The controls are exactly as you might expect from a NAD Masters. Simple, to the point, with a multi-way controller (think the controller on the back of a Canon camera) an array of seven buttons beneath the blue scrolling dot-matrix display, and one solitary power buttons on the opposite panel. The rear panel shows just how flexible this tuner is; no combi aerial connector here – there’s a separate connection for AM (two spring clips), FM and DAB (75-ohm coax connectors). There’s also digital coaxial and optical outputs for those who want to hook the M4 to a DAC, a pair of gold phono connectors and an array of trigger and RS232 hook-ups for custom installers. And yes, you can beef up the mains lead if you want, because it has a two-pin IEC connector. Okay, no balanced outputs (both the M3 and M5 sport XLR links), but this represents about as good as it gets in the crazy, wacky world of audiophile tuners today, from a connectivity standing at least.
This is matched by a M4 remote, which neatly clones the features and functionality of the front panel, with the added bonus of glowy buttons for late night listening. And, like the rest of the tuner behaves, it itself extremely well. No hiccoughs in moving from band to band, storing presets is easy and quick and the display can easily turn its hand to the usual variety of informational activities (except some of the more traffic-oriented subroutines of RDS). This sounds like a natural function of any good tuner, but experience shows that as you go up the price band so occasionally the tuner gets quirky. None of that here; no three finger power chord to switch from FM to DAB, no defaulting to Latvian in the set-up routine, no turning the power on and off just to get into ‘preset’ mode. It is even undemanding of FM signal feed – so many posh FM tuners demand the best possible signal, but here the FM sound hits stereo and is quiet with even the humble copper Model T supplied with the majority of tuners. In other words, this is as easy to operate as any good budget tuner, and is all the better for that.

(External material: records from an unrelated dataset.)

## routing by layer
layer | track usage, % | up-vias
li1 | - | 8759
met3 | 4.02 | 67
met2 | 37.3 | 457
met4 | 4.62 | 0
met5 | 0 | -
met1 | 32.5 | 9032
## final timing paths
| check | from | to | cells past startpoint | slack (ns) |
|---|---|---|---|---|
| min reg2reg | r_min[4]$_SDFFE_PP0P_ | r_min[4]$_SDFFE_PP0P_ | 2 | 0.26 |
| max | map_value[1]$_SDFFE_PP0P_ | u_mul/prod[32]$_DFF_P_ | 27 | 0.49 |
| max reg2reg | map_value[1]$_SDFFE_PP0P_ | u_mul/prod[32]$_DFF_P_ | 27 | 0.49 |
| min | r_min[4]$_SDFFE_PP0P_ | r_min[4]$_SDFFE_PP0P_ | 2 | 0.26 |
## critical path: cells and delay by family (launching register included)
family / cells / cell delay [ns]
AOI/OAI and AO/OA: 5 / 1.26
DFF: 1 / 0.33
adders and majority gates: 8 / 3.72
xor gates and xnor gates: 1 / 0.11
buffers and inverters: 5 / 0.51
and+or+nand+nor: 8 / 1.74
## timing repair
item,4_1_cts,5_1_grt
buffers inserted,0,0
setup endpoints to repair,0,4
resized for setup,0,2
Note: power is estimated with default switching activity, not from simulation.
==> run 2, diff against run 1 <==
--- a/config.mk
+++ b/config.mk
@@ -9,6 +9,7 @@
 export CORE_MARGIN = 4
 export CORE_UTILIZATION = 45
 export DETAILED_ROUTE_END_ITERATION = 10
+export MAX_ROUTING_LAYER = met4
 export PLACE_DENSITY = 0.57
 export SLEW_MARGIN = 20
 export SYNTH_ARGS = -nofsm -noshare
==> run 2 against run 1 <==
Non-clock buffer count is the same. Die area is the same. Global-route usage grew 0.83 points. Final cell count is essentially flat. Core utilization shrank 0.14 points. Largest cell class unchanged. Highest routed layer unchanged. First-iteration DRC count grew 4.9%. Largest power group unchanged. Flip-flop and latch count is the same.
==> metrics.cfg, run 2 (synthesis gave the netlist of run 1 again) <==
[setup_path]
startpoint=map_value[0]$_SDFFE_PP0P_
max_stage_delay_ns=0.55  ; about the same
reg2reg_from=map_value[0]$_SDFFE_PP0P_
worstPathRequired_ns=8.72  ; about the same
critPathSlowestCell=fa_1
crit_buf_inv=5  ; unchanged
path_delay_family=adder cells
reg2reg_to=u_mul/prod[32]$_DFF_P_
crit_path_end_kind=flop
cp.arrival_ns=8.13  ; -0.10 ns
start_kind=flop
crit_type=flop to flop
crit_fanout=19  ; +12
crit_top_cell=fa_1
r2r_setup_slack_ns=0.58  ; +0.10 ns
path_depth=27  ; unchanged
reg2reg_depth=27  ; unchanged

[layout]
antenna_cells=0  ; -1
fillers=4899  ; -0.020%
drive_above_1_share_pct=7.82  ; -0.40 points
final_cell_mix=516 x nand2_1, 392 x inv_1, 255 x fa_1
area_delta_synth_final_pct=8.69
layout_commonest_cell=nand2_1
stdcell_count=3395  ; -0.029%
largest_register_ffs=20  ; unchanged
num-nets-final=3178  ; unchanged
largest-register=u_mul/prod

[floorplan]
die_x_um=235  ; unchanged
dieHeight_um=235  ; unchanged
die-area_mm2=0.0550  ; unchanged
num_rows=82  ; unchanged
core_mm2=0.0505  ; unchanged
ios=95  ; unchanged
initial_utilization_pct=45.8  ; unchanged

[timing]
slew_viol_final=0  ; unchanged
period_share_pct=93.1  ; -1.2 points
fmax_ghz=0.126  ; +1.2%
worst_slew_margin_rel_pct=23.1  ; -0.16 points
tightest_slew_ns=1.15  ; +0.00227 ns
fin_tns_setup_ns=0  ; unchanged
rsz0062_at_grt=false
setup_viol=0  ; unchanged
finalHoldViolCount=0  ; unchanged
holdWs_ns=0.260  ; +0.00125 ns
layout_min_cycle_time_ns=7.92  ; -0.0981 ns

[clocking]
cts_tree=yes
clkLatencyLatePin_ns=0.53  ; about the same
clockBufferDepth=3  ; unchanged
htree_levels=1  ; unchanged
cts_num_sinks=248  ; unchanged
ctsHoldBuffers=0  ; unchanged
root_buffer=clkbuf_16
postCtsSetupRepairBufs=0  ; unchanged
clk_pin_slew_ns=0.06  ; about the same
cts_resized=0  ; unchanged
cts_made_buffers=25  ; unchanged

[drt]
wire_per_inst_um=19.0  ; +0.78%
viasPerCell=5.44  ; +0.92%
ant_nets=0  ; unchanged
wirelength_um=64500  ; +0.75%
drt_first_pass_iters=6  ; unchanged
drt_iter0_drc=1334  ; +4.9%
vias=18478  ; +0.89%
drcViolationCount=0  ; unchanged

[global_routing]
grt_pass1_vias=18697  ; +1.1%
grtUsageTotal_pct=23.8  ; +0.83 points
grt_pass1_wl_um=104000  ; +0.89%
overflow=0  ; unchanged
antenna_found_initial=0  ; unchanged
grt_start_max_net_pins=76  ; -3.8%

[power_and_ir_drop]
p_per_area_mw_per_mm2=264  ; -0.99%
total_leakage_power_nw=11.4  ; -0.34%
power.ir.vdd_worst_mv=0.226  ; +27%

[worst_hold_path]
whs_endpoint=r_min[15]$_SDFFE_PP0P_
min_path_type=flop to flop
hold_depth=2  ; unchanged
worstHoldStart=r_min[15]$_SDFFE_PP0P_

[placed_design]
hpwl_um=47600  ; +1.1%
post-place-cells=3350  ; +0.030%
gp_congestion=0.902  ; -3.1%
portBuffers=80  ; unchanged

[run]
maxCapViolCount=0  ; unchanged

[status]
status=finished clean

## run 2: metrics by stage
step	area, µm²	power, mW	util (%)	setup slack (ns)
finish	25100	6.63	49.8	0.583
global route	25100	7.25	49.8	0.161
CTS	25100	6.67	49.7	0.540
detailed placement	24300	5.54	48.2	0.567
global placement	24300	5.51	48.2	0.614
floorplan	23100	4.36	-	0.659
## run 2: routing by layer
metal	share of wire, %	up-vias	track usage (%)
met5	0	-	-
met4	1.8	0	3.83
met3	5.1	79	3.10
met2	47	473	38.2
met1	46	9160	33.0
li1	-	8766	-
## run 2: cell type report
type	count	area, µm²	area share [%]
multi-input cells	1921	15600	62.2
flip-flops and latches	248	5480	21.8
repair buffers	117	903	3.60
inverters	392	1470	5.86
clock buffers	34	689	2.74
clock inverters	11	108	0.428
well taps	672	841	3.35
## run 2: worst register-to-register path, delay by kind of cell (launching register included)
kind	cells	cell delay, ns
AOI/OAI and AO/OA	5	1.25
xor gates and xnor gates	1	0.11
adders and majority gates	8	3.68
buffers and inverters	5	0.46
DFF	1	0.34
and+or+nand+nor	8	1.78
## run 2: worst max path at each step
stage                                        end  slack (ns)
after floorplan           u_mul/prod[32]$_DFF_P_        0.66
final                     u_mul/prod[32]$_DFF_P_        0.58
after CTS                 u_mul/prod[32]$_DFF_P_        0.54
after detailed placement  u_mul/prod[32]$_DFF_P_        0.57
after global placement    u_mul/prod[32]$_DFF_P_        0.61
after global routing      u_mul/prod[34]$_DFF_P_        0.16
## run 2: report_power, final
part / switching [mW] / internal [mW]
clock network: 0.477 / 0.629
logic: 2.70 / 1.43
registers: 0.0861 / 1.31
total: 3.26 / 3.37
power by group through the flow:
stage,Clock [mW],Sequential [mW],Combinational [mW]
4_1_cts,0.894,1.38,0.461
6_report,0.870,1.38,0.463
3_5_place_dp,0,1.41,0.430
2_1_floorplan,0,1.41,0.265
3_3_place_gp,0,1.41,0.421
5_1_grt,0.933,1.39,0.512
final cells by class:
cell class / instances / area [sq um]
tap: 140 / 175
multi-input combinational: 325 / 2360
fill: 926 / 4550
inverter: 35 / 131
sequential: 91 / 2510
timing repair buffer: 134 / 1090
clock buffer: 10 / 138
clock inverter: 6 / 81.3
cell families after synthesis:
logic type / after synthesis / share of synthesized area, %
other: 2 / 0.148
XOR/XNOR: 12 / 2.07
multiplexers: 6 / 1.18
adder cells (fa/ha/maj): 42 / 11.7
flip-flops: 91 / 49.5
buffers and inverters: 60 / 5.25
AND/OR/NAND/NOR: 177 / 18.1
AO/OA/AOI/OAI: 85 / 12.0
## config.mk

```make
export PLATFORM = sky130hd
export DESIGN_NAME = tbp_decide
export DESIGN_NICKNAME = d
export VERILOG_FILES = /design/src/rtl/core/tbp_pkg.sv /design/src/rtl/core/tbp_decide.sv
export SDC_FILE = /design/constraint.sdc
export NUM_CORES = 1
export LEC_CHECK = 0
export ABC_AREA = 1
export BUFFER_PORTS_ARGS = -buffer_cell sky130_fd_sc_hd__buf_2
export CORE_AREA = 4 4 143 145
export DETAILED_ROUTE_END_ITERATION = 8
export DIE_AREA = 0 0 147 149
export PLACE_DENSITY = 0.6
export REMOVE_ABC_BUFFERS = 1
export SLEW_MARGIN = 5
export SYNTH_ARGS = -nofsm -noshare
export SYNTH_HDL_FRONTEND = slang
export SYNTH_SLANG_ARGS = --single-unit
```

## constraint.sdc

```tcl
create_clock -name vclk -period 3.3
set_clock_uncertainty 0.15 [all_clocks]
set_input_delay 0.66 -clock vclk [all_inputs]
set_output_delay 0.66 -clock vclk [all_outputs]
set_load 0.005 [all_outputs]
```

## src/rtl/core/tbp_pkg.sv

```systemverilog
// Shared types, constants and a helper function of the tournament branch predictor.
`timescale 1ns / 1ps
`default_nettype none

package tbp_pkg;

   localparam int unsigned PC_WIDTH         = 32;
   localparam int unsigned PC_WORD_WIDTH    = PC_WIDTH - 2;
   localparam int unsigned HIST_FIELD_WIDTH = 8;
   localparam int unsigned CTR_WIDTH        = 2;
   localparam int unsigned ROW_WIDTH        = 2 * CTR_WIDTH;

   localparam logic [PC_WIDTH-1:0]  PC_STEP = 32'd4;
   localparam logic [CTR_WIDTH-1:0] CTR_MAX = 2'd3;
   localparam logic [CTR_WIDTH-1:0] CTR_MIN = 2'd0;

   localparam int unsigned PHT_INDEX_BITS_DEF     = 10;
   localparam int unsigned CHOOSER_INDEX_BITS_DEF = 10;
   localparam int unsigned BTB_INDEX_BITS_DEF     = 10;
   localparam int unsigned SEEN_INDEX_BITS_DEF    = 10;
   localparam int unsigned HISTORY_BITS_DEF       = 8;

   typedef enum logic [1:0] {
      KIND_PREDICT      = 2'd0,
      KIND_RESOLVE_COND = 2'd1,
      KIND_RESOLVE_JUMP = 2'd2,
      KIND_RESTORE      = 2'd3
   } kind_type;

   typedef struct packed {
      logic                valid;
      logic [PC_WIDTH-1:0] tag;
      logic [PC_WIDTH-1:0] target;
      logic                uncond;
      logic                ret;
   } btb_entry_type;

   localparam int unsigned BTB_ENTRY_WIDTH = $bits(btb_entry_type);

   typedef struct packed {
      logic                        pred_taken;
      logic [PC_WIDTH-1:0]         next_pc;
      logic                        btb_hit;
      logic                        is_uncond;
      logic [HIST_FIELD_WIDTH-1:0] history_before;
   } rsp_type;

   typedef struct packed {
      logic                 hist_we;
      logic                 local_we;
      logic                 global_we;
      logic                 chooser_we;
      logic                 seen_we;
      logic                 btb_we;
      logic [CTR_WIDTH-1:0] local_ctr;
      logic [ROW_WIDTH-1:0] global_row;
      logic [ROW_WIDTH-1:0] chooser_row;
      btb_entry_type        btb_entry;
   } upd_type;

   function automatic logic [CTR_WIDTH-1:0] sat_move(input logic [CTR_WIDTH-1:0] ctr,
                                                      input logic up);
      logic [CTR_WIDTH-1:0] result;
      if (up) begin
         result = (ctr == CTR_MAX) ? CTR_MAX : ctr + 2'd1;
      end else begin
         result = (ctr == CTR_MIN) ? CTR_MIN : ctr - 2'd1;
      end
      return result;
   endfunction

endpackage

`default_nettype wire

```

## src/rtl/core/tbp_decide.sv

```systemverilog
// Prediction and training logic that works on one registered item and its table reads.
`timescale 1ns / 1ps
`default_nettype none

module tbp_decide #(
   parameter int unsigned PHT_INDEX_BITS     = tbp_pkg::PHT_INDEX_BITS_DEF,
   parameter int unsigned CHOOSER_INDEX_BITS = tbp_pkg::CHOOSER_INDEX_BITS_DEF,
   parameter int unsigned HISTORY_BITS       = tbp_pkg::HISTORY_BITS_DEF
) (
   input  wire tbp_pkg::kind_type                  kind,
   input  wire logic [tbp_pkg::PC_WIDTH-1:0]       pc,
   input  wire logic                               taken,
   input  wire logic [tbp_pkg::PC_WIDTH-1:0]       target,
   input  wire logic [HISTORY_BITS-1:0]            hist,
   input  wire logic                               is_ret,
   input  wire logic                               ras_valid,
   input  wire logic [tbp_pkg::PC_WIDTH-1:0]       ras_addr,
   input  wire logic [HISTORY_BITS-1:0]            history,
   input  wire logic [tbp_pkg::CTR_WIDTH-1:0]      local_ctr,
   input  wire logic [tbp_pkg::ROW_WIDTH-1:0]      global_row_a,
   input  wire logic [tbp_pkg::ROW_WIDTH-1:0]      global_row_b,
   input  wire logic [PHT_INDEX_BITS-2:0]          global_row_a_addr,
   input  wire logic [tbp_pkg::ROW_WIDTH-1:0]      chooser_row_a,
   input  wire logic [tbp_pkg::ROW_WIDTH-1:0]      chooser_row_b,
   input  wire logic [CHOOSER_INDEX_BITS-2:0]      chooser_row_a_addr,
   input  wire tbp_pkg::btb_entry_type             btb_entry,
   input  wire logic                               seen,
   output tbp_pkg::rsp_type                        rsp,
   output tbp_pkg::upd_type                        upd,
   output logic      [HISTORY_BITS-1:0]            hist_next,
   output logic      [PHT_INDEX_BITS-1:0]          global_idx,
   output logic      [CHOOSER_INDEX_BITS-1:0]      chooser_idx
);

   localparam int unsigned WORD_WIDTH = tbp_pkg::PC_WORD_WIDTH;

   logic [WORD_WIDTH-1:0]             word;
   logic [HISTORY_BITS-1:0]           index_hist;
   logic [WORD_WIDTH-1:0]             gx;
   logic [tbp_pkg::ROW_WIDTH-1:0]     global_row;
   logic [tbp_pkg::ROW_WIDTH-1:0]     chooser_row;
   logic [tbp_pkg::CTR_WIDTH-1:0]     global_ctr;
   logic [tbp_pkg::CTR_WIDTH-1:0]     chooser_ctr;
   logic [tbp_pkg::CTR_WIDTH-1:0]     global_new;
   logic [tbp_pkg::CTR_WIDTH-1:0]     chooser_new;
   logic                              local_dir;
   logic                              global_dir;
   logic                              dir;
   logic                              hit_raw;
   logic                              hit;
   logic                              ptaken;
   logic [tbp_pkg::PC_WIDTH-1:0]      npc;
   logic                              shift_bit;
   logic [HISTORY_BITS-1:0]           hist_shifted;

   assign word       = pc[tbp_pkg::PC_WIDTH-1:2];
   assign index_hist = (kind == tbp_pkg::KIND_PREDICT) ? history : hist;
   assign gx         = word ^ WORD_WIDTH'(index_hist);
   assign global_idx  = gx[PHT_INDEX_BITS-1:0];
   assign chooser_idx = gx[CHOOSER_INDEX_BITS-1:0];

   // The first read port holds the row for the history seen at issue; the second
   // holds the row for a history that has shifted by one since then.
   assign global_row  = (global_idx[PHT_INDEX_BITS-1:1] == global_row_a_addr) ?
                        global_row_a : global_row_b;
   assign chooser_row = (chooser_idx[CHOOSER_INDEX_BITS-1:1] == chooser_row_a_addr) ?
                        chooser_row_a : chooser_row_b;
   assign global_ctr  = global_idx[0] ? global_row[3:2] : global_row[1:0];
   assign chooser_ctr = chooser_idx[0] ? chooser_row[3:2] : chooser_row[1:0];

   assign local_dir  = local_ctr[1];
   assign global_dir = global_ctr[1];
   assign dir        = chooser_ctr[1] ? global_dir : local_dir;

   // A return hit with an empty return stack counts as a miss.
   assign hit_raw = btb_entry.valid && (btb_entry.tag == pc);
   assign hit     = hit_raw && !(btb_entry.ret && !ras_valid);
   assign ptaken  = hit && (dir || btb_entry.uncond);
   assign npc     = !ptaken ? pc + tbp_pkg::PC_STEP :
                    (btb_entry.ret ? ras_addr : btb_entry.target);

   assign shift_bit    = hit && (btb_entry.uncond || ptaken);
   assign hist_shifted = HISTORY_BITS'({history, shift_bit});

   assign global_new = tbp_pkg::sat_move(global_ctr, taken);

   always_comb begin
      if ((global_dir == taken) && (local_dir != taken)) begin
         chooser_new = tbp_pkg::sat_move(chooser_ctr, 1'b1);
      end else if ((local_dir == taken) && (global_dir != taken)) begin
         chooser_new = tbp_pkg::sat_move(chooser_ctr, 1'b0);
      end else begin
         chooser_new = chooser_ctr;
      end
   end

   always_comb begin
      rsp       = '0;
      upd       = '0;
      hist_next = history;
      unique case (kind)
         tbp_pkg::KIND_PREDICT: begin
            rsp.pred_taken     = ptaken;
            rsp.next_pc        = npc;
            rsp.btb_hit        = hit;
            rsp.is_uncond      = hit && btb_entry.uncond;
            rsp.history_before = tbp_pkg::HIST_FIELD_WIDTH'(history);
            upd.hist_we        = hit || seen;
            hist_next          = hist_shifted;
         end
         tbp_pkg::KIND_RESOLVE_COND: begin
            upd.local_we          = 1'b1;
            upd.local_ctr         = tbp_pkg::sat_move(local_ctr, taken);
            upd.global_we         = 1'b1;
            upd.global_row        = global_idx[0] ? {global_new, global_row[1:0]} :
                                                    {global_row[3:2], global_new};
            upd.chooser_we        = 1'b1;
            upd.chooser_row       = chooser_idx[0] ? {chooser_new, chooser_row[1:0]} :
                                                     {chooser_row[3:2], chooser_new};
            upd.seen_we           = 1'b1;
            upd.btb_we            = taken;
            upd.btb_entry.valid   = 1'b1;
            upd.btb_entry.tag     = pc;
            upd.btb_entry.target  = target;
            upd.btb_entry.uncond  = 1'b0;
            upd.btb_entry.ret     = 1'b0;
         end
         tbp_pkg::KIND_RESOLVE_JUMP: begin
            upd.btb_we            = 1'b1;
            upd.btb_entry.valid   = 1'b1;
            upd.btb_entry.tag     = pc;
            upd.btb_entry.target  = target;
            upd.btb_entry.uncond  = 1'b1;
            upd.btb_entry.ret     = is_ret;
         end
         tbp_pkg::KIND_RESTORE: begin
            upd.hist_we = 1'b1;
            hist_next   = hist;
         end
         default: begin
            upd.hist_we = 1'b0;
         end
      endcase
   end

endmodule

`default_nettype wire
```

==> qor.yml <==
sta:
  rsz0062_at_grt: "yes"
  max_clock_freq_mhz: 251
  setup_slack_ns: -0.679
  period_share_pct: 121
  finalMaxSlewViolations: 0
  slew_headroom_pct: 67.9
  min_period_ns: 3.98
  hold_viol: 0
  tightest_slew_ns: 0.482
  setup_viol: 45
final_layout:
  seq_area_um2: 0
  layout-drive-gt1-share_pct: 51.9
  multiInputGateArea_mm2: 0.00407
  synthToLayoutAreaGrowth_pct: 98.2
  final_cell_mix: "370 x buf_2, 201 x nand2_1, 157 x buf_4, 132 x nor2_1, 120 x inv_1"
  design_area_mm2: 0.00839
  final_common_cell: "buf_2"
  final_net_count: 1606
  final_util_pct: 43.7
  nFlopsAndLatches: 0
  nClkBuffers: 0
  num-fill-cells: 2102
worst_hold_path:
  worstHoldStart: "local_ctr[0]"
  whs_path_depth: 3
  hold_class: "in2out"
floorplan:
  coreArea_mm2: 0.0192
  fp.dieW_um: 147
  die_area_mm2: 0.0219
  pin_count: 375
  initial_utilization_pct: 22.0
  num_rows: 51
  die_h_um: 149
grt:
  grt_pass1_wl_um: 39600
  track_usage_pct: 22.4
  grt_max_degree: 63
  antenna_found_initial: 4
  grt_pass1_vias: 7212
  gr-total-overflow: 0
critical_path:
  worstPathArrival_ns: 3.17
  cp-startpoint: "kind[0]"
  critPathRequiredTime_ns: 2.49
  critPathKind: "in2out"
  start_kind: "primary input"
  cp-endpoint: "rsp[17]"
  critPathCaptureType: "output pin"
  cp_max_fo: 8
power_and_ir_drop:
  swShare_pct: 53.6
  comb_power_share_pct: 100.0
  ir_drop_v: 0.0000504
  p_int_w: 0.000527
  power.switching_w: 0.000608
  p_leak_nw: 5.12
  p_seq_share_pct: 0
  power.density_mw_per_mm2: 135
  power_frac_clock_pct: 0
logic_synthesis:
  syn_area_per_cell_um2: 4.87
  synthCells: 869
  yosysSeqAreaShare_pct: 0
  synth_cell_type_count: 42
  syn_area_mm2: 0.00423
  ys_warn_count: 0
placed_design:
  placed_area_mm2: 0.00740
  port_buffers: 375
  gp_congestion: 0.941
  place_hpwl_um: 22400
  place_ws_ns: -0.872
drt:
  drc_errors: 0
  wl_per_cell_um: 16.1
  final_antenna_net_count: 0
  vias: 7354
  drtIter0Drc: 392
  wirelength_um: 26500
  dr.pass1.iters: 5
  vias_per_cell: 4.48
flow_run:
  max_cap_violations: 0
status:
  failed_checks: "setup timing"
  outcome: "finished, violations left"
clock_tree:
  hold_buffers: 0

NAD has been canny with this tuner. In many respects, it’s similar to more budget models in the range (like the C445) sharing as it does tuner front ends, which takes advantage of the common functionality and operational control. This is because there’s no need to reinvent the wheel… You just make a better class of wheel. So, higher spec chips and a IF stage with three ceramic filters have been specified in the FM tuner stage, while the DAB section has a higher grade of shielding and a very acceptable Burr Brown DAC (coupled with op-amps from the same chip fabber) that wouldn’t look out of place in a CD player in the signal path. Speaking of clever, the same chassis is used in the US as well, this time replacing the DB-1 DAB module with an XM satellite radio head. Common once again to all the NAD Masters range, the tuner has a seriously beefy power supply in the box; overkill in a tuner, but falls under the ‘if a job’s worth doing…’ remit deployed throughout high-end audio.
In the interest of completeness, AM radio through the M4 is, well, pretty dreadful, just like AM radio routinely sounds when mistakenly amplified through a stereo system. The M4 tries to make the best of a (very) bad job, by seeming to eliminate some of the worst hiss, but as the only surviving reason for AM replay is cricket coverage and that’s largely solved by DAB, it would have been no great omission. Still, at least it’s good to have it there in times of national emergency.
FM is a much better served. It offers both a useful ‘blend’ mode to knock out some hiss from fringe stations by making a station not-quite-mono at the high frequencies, and it has tighter tuning steps (12.5kHz) than most from its shielded MOSFET RF stage. This is a godsend in a metropolis, as a nasty sideband from a pirate house music station used to butt in over BBC Radio 3 at regular intervals, and TheToday Programme is not improved by having a Soca backbeat.